WHAT THIS TASK INVOLVES:
Each record below should be printed exactly as it was written.

++++ TASK INPUTS ++++

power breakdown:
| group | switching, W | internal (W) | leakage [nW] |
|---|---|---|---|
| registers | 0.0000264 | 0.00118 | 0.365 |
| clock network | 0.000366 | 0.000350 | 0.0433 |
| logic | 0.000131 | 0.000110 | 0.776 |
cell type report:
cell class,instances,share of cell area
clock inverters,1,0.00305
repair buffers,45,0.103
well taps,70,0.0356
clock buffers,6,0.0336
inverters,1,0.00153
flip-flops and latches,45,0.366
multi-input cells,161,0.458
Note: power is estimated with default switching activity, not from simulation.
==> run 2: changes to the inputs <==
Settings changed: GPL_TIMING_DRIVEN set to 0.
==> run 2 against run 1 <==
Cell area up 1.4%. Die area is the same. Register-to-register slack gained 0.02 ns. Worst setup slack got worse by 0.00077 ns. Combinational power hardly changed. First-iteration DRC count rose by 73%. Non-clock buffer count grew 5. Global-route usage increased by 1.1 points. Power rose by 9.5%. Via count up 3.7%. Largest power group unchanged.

++++

EXERCISE RESPONSE:
power breakdown:
| group | switching, W | internal (W) | leakage [nW] |
|---|---|---|---|
| registers | 0.0000264 | 0.00118 | 0.365 |
| clock network | 0.000366 | 0.000350 | 0.0433 |
| logic | 0.000131 | 0.000110 | 0.776 |
cell type report:
cell class,instances,share of cell area
clock inverters,1,0.00305
repair buffers,45,0.103
well taps,70,0.0356
clock buffers,6,0.0336
inverters,1,0.00153
flip-flops and latches,45,0.366
multi-input cells,161,0.458
Note: power is estimated with default switching activity, not from simulation.
==> run 2: changes to the inputs <==
Settings changed: GPL_TIMING_DRIVEN set to 0.
==> run 2 against run 1 <==
Cell area up 1.4%. Die area is the same. Register-to-register slack gained 0.02 ns. Worst setup slack got worse by 0.00077 ns. Combinational power hardly changed. First-iteration DRC count rose by 73%. Non-clock buffer count grew 5. Global-route usage increased by 1.1 points. Power rose by 9.5%. Via count up 3.7%. Largest power group unchanged.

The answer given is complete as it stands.